Required work: The records follow. Filter them to the lines that hold "DONE".

Entries shown:
▼

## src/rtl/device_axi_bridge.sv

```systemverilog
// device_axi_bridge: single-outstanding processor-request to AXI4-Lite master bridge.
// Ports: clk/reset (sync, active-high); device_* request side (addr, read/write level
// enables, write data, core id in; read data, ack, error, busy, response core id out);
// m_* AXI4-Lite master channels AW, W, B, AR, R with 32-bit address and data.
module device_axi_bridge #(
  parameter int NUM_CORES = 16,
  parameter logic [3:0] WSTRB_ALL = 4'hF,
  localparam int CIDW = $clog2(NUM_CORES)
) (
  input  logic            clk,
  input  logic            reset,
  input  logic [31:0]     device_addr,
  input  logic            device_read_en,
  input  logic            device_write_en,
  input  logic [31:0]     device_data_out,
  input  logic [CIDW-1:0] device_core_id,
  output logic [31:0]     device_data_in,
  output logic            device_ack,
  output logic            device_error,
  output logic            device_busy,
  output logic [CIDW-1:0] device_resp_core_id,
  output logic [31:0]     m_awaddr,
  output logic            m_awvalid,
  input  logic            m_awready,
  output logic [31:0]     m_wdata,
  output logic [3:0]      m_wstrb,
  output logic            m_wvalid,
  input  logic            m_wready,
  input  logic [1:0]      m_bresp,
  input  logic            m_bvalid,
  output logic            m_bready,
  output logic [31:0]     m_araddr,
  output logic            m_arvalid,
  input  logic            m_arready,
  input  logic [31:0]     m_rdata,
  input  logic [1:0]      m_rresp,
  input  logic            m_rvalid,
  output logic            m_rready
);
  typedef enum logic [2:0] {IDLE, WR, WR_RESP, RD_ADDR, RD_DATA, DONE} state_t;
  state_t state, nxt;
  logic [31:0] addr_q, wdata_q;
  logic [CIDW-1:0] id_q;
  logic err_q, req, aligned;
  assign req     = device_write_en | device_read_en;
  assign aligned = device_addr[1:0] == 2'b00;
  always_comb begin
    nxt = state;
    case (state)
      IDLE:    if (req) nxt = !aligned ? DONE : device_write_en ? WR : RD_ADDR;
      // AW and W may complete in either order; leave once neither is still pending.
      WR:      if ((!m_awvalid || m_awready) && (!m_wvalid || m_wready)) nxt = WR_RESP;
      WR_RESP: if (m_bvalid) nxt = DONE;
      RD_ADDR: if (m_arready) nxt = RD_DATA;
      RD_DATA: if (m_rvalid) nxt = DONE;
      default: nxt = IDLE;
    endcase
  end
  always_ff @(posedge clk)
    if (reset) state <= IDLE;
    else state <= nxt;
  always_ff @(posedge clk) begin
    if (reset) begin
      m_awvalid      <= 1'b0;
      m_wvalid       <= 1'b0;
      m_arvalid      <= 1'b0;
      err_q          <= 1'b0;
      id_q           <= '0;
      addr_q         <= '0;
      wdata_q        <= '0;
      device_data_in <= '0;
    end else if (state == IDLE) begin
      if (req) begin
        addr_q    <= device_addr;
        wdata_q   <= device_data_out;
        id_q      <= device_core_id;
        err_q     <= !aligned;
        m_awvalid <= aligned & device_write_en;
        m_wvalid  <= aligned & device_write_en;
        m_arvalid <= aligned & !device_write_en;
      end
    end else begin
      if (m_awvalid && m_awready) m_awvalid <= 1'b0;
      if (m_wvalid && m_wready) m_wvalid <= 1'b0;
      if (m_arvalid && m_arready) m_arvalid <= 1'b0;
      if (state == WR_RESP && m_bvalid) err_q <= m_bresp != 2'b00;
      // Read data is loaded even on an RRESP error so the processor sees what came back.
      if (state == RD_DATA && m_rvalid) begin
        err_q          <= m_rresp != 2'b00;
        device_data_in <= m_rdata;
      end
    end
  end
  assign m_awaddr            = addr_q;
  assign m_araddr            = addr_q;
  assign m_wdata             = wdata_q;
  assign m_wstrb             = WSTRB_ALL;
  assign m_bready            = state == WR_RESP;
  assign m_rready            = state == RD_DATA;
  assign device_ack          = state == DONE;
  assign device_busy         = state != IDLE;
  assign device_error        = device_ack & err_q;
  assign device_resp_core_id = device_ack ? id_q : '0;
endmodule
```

▲
▼

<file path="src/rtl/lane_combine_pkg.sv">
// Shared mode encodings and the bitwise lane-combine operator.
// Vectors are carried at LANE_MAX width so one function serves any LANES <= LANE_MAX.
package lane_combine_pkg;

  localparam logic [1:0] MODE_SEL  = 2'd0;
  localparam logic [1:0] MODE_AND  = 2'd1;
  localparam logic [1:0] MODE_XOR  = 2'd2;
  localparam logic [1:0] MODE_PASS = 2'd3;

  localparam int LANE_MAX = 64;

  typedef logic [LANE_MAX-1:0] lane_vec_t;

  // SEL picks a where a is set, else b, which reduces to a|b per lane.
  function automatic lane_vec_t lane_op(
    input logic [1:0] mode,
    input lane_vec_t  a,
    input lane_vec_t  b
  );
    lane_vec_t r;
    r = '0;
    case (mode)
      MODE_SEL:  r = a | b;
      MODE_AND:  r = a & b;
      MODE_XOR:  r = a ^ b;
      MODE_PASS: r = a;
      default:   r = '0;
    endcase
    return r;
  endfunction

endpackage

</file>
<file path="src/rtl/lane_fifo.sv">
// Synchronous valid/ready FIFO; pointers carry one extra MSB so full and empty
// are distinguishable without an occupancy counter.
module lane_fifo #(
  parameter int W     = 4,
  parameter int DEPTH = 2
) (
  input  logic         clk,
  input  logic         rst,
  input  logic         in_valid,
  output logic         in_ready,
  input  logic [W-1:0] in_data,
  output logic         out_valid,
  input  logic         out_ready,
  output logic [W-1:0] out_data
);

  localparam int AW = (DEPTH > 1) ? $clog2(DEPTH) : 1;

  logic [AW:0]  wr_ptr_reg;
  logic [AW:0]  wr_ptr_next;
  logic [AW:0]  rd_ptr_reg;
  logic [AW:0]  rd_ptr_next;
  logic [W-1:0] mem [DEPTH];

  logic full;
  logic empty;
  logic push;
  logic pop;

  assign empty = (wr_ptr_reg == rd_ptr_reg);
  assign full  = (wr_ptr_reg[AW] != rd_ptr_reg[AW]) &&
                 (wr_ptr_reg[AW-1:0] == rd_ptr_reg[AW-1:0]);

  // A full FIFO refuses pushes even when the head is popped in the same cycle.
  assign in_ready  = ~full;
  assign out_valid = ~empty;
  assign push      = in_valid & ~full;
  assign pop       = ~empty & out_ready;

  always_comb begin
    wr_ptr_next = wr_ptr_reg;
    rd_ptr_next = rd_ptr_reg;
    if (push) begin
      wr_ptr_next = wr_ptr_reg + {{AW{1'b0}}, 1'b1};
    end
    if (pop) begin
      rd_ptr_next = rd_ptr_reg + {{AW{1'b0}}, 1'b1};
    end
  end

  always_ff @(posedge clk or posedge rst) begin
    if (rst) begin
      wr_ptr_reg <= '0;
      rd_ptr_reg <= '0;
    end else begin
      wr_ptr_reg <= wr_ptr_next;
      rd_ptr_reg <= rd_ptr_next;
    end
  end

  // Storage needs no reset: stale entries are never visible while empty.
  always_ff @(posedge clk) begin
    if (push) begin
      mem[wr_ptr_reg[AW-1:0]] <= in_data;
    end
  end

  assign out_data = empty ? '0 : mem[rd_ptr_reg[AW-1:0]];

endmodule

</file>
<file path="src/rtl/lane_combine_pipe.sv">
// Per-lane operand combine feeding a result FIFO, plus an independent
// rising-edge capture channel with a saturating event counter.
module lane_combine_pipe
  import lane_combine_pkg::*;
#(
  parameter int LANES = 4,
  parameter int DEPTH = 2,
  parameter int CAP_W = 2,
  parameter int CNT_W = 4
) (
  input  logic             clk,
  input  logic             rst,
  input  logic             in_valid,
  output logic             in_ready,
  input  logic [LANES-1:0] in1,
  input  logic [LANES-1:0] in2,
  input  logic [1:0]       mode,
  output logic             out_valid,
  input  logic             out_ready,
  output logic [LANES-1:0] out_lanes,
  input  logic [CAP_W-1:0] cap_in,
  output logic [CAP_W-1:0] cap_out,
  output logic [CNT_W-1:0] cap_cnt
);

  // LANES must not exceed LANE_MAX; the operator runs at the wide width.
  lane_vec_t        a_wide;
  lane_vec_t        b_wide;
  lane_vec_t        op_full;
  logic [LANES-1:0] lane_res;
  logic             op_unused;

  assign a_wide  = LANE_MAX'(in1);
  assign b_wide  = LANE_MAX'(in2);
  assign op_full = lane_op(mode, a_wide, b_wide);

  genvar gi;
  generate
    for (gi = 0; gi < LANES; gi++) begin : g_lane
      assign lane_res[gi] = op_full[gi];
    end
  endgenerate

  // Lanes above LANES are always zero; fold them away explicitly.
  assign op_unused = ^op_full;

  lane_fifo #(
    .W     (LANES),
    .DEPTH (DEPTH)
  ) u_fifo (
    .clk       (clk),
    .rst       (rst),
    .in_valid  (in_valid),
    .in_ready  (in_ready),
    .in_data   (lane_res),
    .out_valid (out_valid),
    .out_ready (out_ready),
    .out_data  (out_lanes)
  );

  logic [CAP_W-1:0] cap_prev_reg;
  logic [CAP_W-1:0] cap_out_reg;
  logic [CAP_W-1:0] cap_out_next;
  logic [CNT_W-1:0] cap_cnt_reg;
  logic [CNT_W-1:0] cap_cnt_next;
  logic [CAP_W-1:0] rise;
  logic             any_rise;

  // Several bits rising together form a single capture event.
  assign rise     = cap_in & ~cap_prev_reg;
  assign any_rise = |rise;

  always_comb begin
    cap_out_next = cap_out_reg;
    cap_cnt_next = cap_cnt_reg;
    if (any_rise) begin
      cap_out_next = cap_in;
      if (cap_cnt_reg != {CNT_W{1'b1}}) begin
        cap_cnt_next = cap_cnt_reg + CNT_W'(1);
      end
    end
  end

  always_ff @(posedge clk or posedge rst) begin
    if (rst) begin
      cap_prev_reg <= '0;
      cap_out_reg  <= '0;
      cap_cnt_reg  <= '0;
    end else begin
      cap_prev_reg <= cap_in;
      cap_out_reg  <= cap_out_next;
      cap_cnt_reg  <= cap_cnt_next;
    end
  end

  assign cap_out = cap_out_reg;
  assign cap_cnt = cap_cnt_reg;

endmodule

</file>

▲

Result:
  typedef enum logic [2:0] {IDLE, WR, WR_RESP, RD_ADDR, RD_DATA, DONE} state_t;
      IDLE:    if (req) nxt = !aligned ? DONE : device_write_en ? WR : RD_ADDR;
      WR_RESP: if (m_bvalid) nxt = DONE;
      RD_DATA: if (m_rvalid) nxt = DONE;
  assign device_ack          = state == DONE;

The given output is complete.